Before the launch which was announced a month prior, we had 1000 people that went on the website and put their minecraft username and email in. On the date of the launch the discord was being spammed with messages and there was a nice hype about it.

The team comprised of other roles that we gave to the people who wanted to help.. They had to have access to a private server.

Managing a team of people, everyone with their own desire, was also a great experience.

Trello was at the backbones of the project management. Frequent Skype calls. Frequent slack chatting.

Puppet was the pipeline from debug to release. It took too much time to do the uploading manually every day, and although the process would be outlined in 7-10 steps, human error got in the way. A script was made to accomplish this with puppet.

Admin stuff: I've learned a lot about Unix. Such as the basic stuff: Unix files, user, permissions, user creation, installation of services, firewalls – ufw, uptime management – supervisor, flood issues – fail2ban, constant backups, logs. Basically any problem that could arise, it was mine to fix. Security posed a high threat so I got a consultent to help me with it.

From the progression of the small website before the launch that just had a counter of people that signed up, to the entire suite of apps, I've also created a small android app that gets notified by the website when another signed up was made. This was more of a distraction, but it should've been done later anyway.

Sengrid for sending e-mails.
Programming/Scripting languages: Python, Java, Javascript
Others: HTML5, CSS3,
Libraries: Tornado (websocket server), Paypal PPN, React.js for the website frontend
Login system: Apereo CAS – logging into the website, forum, and minecraft server with the same username & password.
Redis queue – queing messages between applications: website, forum, websocket server, 5 minecraft servers
Storage: LDAP, MySQL, PostgreSQL, Redis

Paypal PPN would contact the site and then the first minecraft server in the cluster to make sure the user has the ranking he bought instantaneously and the minecraft server itself didn't have to request such a list every minute.
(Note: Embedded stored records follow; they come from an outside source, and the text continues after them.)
**config.mk**
```make
export PLATFORM = sky130hd
export DESIGN_NAME = bcd_display_scan
export DESIGN_NICKNAME = d
export VERILOG_FILES = /design/src/rtl/bcd_display_scan_pkg.sv /design/src/rtl/bcd_display_scan_bcd_to_seg.sv /design/src/rtl/bcd_display_scan.sv
export SDC_FILE = /design/constraint.sdc
export NUM_CORES = 1
export LEC_CHECK = 0
export CAP_MARGIN = 20
export CELL_PAD_IN_SITES_DETAIL_PLACEMENT = 1
export CELL_PAD_IN_SITES_GLOBAL_PLACEMENT = 2
export CORE_MARGIN = 2
export CORE_UTILIZATION = 36
export DETAILED_ROUTE_END_ITERATION = 10
export GPL_ROUTABILITY_DRIVEN = 0
export PLACE_DENSITY_LB_ADDON = 0.1
export SETUP_SLACK_MARGIN = 0.15
export SLEW_MARGIN = 20
export SYNTH_ARGS = -nofsm -noshare
export SYNTH_HDL_FRONTEND = slang
export SYNTH_SLANG_ARGS = --single-unit
```
**constraint.sdc**
```tcl
create_clock -name c -period 4.25 [get_ports c]
set_clock_uncertainty 0.05 [all_clocks]
set_input_delay 1.0625 -clock c [delete_from_list [all_inputs] [get_ports c]]
set_output_delay 1.0625 -clock c [all_outputs]
set_load 0.01 [all_outputs]
```
**src/rtl/bcd_display_scan_pkg.sv**
```systemverilog
// rtl/bcd_display_scan_pkg.sv - shared glyphs, digit geometry and slot index type for the display scanner.
package bcd_display_scan_pkg;

    localparam int NUM_DIGITS = 4;
    localparam int DIGIT_W    = 4;

    typedef logic [1:0] digit_idx_t;

    // Active-low segment patterns, bit order {g,f,e,d,c,b,a}
    localparam logic [6:0] SEG_0    = 7'b1000000;
    localparam logic [6:0] SEG_1    = 7'b1111001;
    localparam logic [6:0] SEG_2    = 7'b0100100;
    localparam logic [6:0] SEG_3    = 7'b0110000;
    localparam logic [6:0] SEG_4    = 7'b0011001;
    localparam logic [6:0] SEG_5    = 7'b0010010;
    localparam logic [6:0] SEG_6    = 7'b0000010;
    localparam logic [6:0] SEG_7    = 7'b1111000;
    localparam logic [6:0] SEG_8    = 7'b0000000;
    localparam logic [6:0] SEG_9    = 7'b0010000;
    localparam logic [6:0] SEG_DASH = 7'b0111111;
    localparam logic [6:0] SEG_OFF  = 7'b1111111;

endpackage

```
**src/rtl/bcd_display_scan_bcd_to_seg.sv**
```systemverilog
// rtl/bcd_display_scan_bcd_to_seg.sv - combinational BCD to active-low seven-segment decoder.
module bcd_to_seg
    import bcd_display_scan_pkg::*;
(
    input  logic [DIGIT_W-1:0] i_code,
    output logic [6:0]         o_seg
);

    // Non-BCD codes show a dash so an upstream counter fault is never hidden as a blank.
    always_comb begin
        o_seg = SEG_DASH;
        case (i_code)
            4'd0: o_seg = SEG_0;
            4'd1: o_seg = SEG_1;
            4'd2: o_seg = SEG_2;
            4'd3: o_seg = SEG_3;
            4'd4: o_seg = SEG_4;
            4'd5: o_seg = SEG_5;
            4'd6: o_seg = SEG_6;
            4'd7: o_seg = SEG_7;
            4'd8: o_seg = SEG_8;
            4'd9: o_seg = SEG_9;
            default: o_seg = SEG_DASH;
        endcase
    end

endmodule

```
**src/rtl/bcd_display_scan.sv**
```systemverilog
// rtl/bcd_display_scan.sv - four-digit multiplexed seven-segment scanner with per-frame snapshot and guard band.
// Optional LEADING_ZERO_BLANK_EN suppresses leading zero digits 3..1.
module bcd_display_scan
    import bcd_display_scan_pkg::*;
#(
    parameter int REFRESH_DIV  = 50000,
    parameter int BLANK_CYCLES = 2
) (
    input  logic        c,
    input  logic        r,
    input  logic [15:0] d,
    input  logic [3:0]  dp,
    output logic [3:0]  an,
    output logic [6:0]  seg,
    output logic        dpo,
    output logic        frame
);

    localparam int CNT_W = (REFRESH_DIV > 1) ? $clog2(REFRESH_DIV) : 1;

    logic [CNT_W-1:0] r_cnt;
    digit_idx_t       r_idx;
    logic [15:0]      r_shadow_d;
    logic [3:0]       r_shadow_dp;

    logic             w_term;
    logic             w_snap;
    logic             w_blank;
    logic             w_suppress;
    logic [31:0]      w_cnt_ext;
    logic [3:0]       w_digit;
    logic             w_dp;
    logic [6:0]       w_seg;

    assign w_term    = (r_cnt == CNT_W'(REFRESH_DIV - 1));
    assign w_snap    = w_term && (r_idx == digit_idx_t'(NUM_DIGITS - 1));
    assign frame     = w_snap && !r;
    assign w_cnt_ext = 32'(r_cnt);
    assign w_blank   = (w_cnt_ext < 32'(BLANK_CYCLES));
    assign w_digit   = r_shadow_d[r_idx*DIGIT_W +: DIGIT_W];
    assign w_dp      = r_shadow_dp[r_idx];

    bcd_to_seg u_dec (
        .i_code (w_digit),
        .o_seg  (w_seg)
    );

`ifdef LEADING_ZERO_BLANK_EN
    // w_lead_nz[i]: some shadow digit at position i or above is non-zero
    logic [3:0] w_lead_nz;
    always_comb begin
        w_lead_nz    = 4'b0001;
        w_lead_nz[3] = (r_shadow_d[15:12] != 4'd0);
        w_lead_nz[2] = w_lead_nz[3] || (r_shadow_d[11:8] != 4'd0);
        w_lead_nz[1] = w_lead_nz[2] || (r_shadow_d[7:4]  != 4'd0);
        w_suppress   = !w_lead_nz[r_idx];
    end
`else
    assign w_suppress = 1'b0;
`endif

    always_ff @(posedge c) begin
        if (r) begin
            r_cnt       <= '0;
            r_idx       <= '0;
            r_shadow_d  <= '0;
            r_shadow_dp <= '0;
        end else if (w_term) begin
            r_cnt <= '0;
            r_idx <= r_idx + 2'd1;
            if (w_snap) begin
                r_shadow_d  <= d;
                r_shadow_dp <= dp;
            end
        end else begin
            r_cnt <= r_cnt + CNT_W'(1);
        end
    end

    // Outputs are registered from the current slot state, so they trail it by one cycle.
    always_ff @(posedge c) begin
        if (r || w_blank || w_suppress) begin
            an  <= 4'b1111;
            seg <= SEG_OFF;
            dpo <= 1'b1;
        end else begin
            an  <= ~(4'b0001 << r_idx);
            seg <= w_seg;
            dpo <= ~w_dp;
        end
    end

endmodule

```
==> qor.txt <==
Status: complete, no violations
Synth Flop Type: dfxtp_1
Crit-path cells: ha_1, inv_1, nor4_1, clkdlybuf4s50_1
Final WL: 5.641 mm
IO Port Bufs: 34
Inst Count DP: 348
Ys async rst share: 0%
F_max: 283.4 MHz
Largest net degree at the start of global routing: 26
WL/cell: 15.89 microns
Pre-antenna DRT Iters: 4
Post-synthesis cell count: 253
Die width: 85.22 microns
First-pass GRT wire length: 9.266 mm
Dominant delay contributor by cell family on the critical path: buffers and inverters
Full die area: 0.007262 sq mm
Worst slack at placement: 0.7814 ns
H-tree depth: 2
Tightest Pin Transition: 0.8091 ns
CP Class: reg2out
Setup TNS: 0 ns
Overflow after GRT: 0
Syn Nets: 285
FF+latch count, synth: 50
Clk slew on worst S/H paths: 0.09 ns
Max-cap violations: 0
Layout filler cell count: 736
Initial DRC count: 93
Final worst slack: 0.7212 ns
Avg Vias per Cell: 5.431
Crit end category: primary output
Hpwl dp: 3.848 mm
Worst hold path depth: 2
Final setup vio count: 0
Crit path max fanout: 21
Reg2reg path depth: 5
Cts hold-fix bufs: 0
Final net count: 310
Max incr delay on CP: 0.59 ns
P_leak: 0.9997 nW
Vias in the first global route: 1884
Fin crit period: 3.529 ns
Total power: 804.5 uW
Share of layout cells above drive strength 1: 7.914%
Clock root buffer: clkbuf_8
Yosys warns: 0
Startpoint Class: flop
Register area share after synthesis: 42.15%
Core footprint: 0.006350 sq mm
Unrepaired setup endpoints after global routing: false
Worst Path Buf+Inv: 2
VDD IR max: 0.1111 mV
Hold Crit Class: reg2reg
Die Y-Extent: 85.22 microns
Post-route non-filler standard cell count: 355
Max Slew Vio Count: 0
Slowest-stage cell, CP: clkdlybuf4s50_1
Syn-to-layout area delta: 18.86%
Yosys cell types: 38
Post-synth EDFFs: 0
Util after Layout: 44.45%
Critical Path RT: 3.14 ns
Mapped Area: 0.002375 sq mm
Row count: 29
CTS resizes: 0
Clock sink count: 50
CTS buffer count: 5
Postcts setup bufs: 0
Hold slack: 0.4195 ns
Post-route ant nets: 0
Final hold vios: 0
Total GRT Usage: 15.98%
Syn_area_per_cell: 9.386 sq um
Critical Path Stages: 4
Antenna violations before repair: 0
Vias post-DR: 1928
Placed Area: 0.002744 sq mm
Initial core utilization: 37.40%
# diodes: 0
Clk_lat worst skew: 0.30 ns
Arrival time worst endpoint: 2.42 ns
Longest Clk Path Bufs: 2
Remaining DRCs: 0
Final period util: 83.03%
Pwr dens: 285.0 mW/mm^2
Max_slew headroom: 46.06%
TritonCTS clock tree: built
Layout Cell Area excl Fill: 0.002823 sq mm
Io pins: 35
Scaling was a big factor in the making of this project.

Python was powering up the minedive website, the websocket server as well as the discord bot.
The forum used Misago, which is an open source python forum. I've had to develop the CAS script for logging in, which you can find here. I've also had to develop another front end for it as the one that it came with by default was not accommodating our needs – too much stuff in wrong place. It took a lot of guess work and refactoring of the templates both in python as well as the javascript. The javascript was also done with react, and it helped me to know from the website about this technology.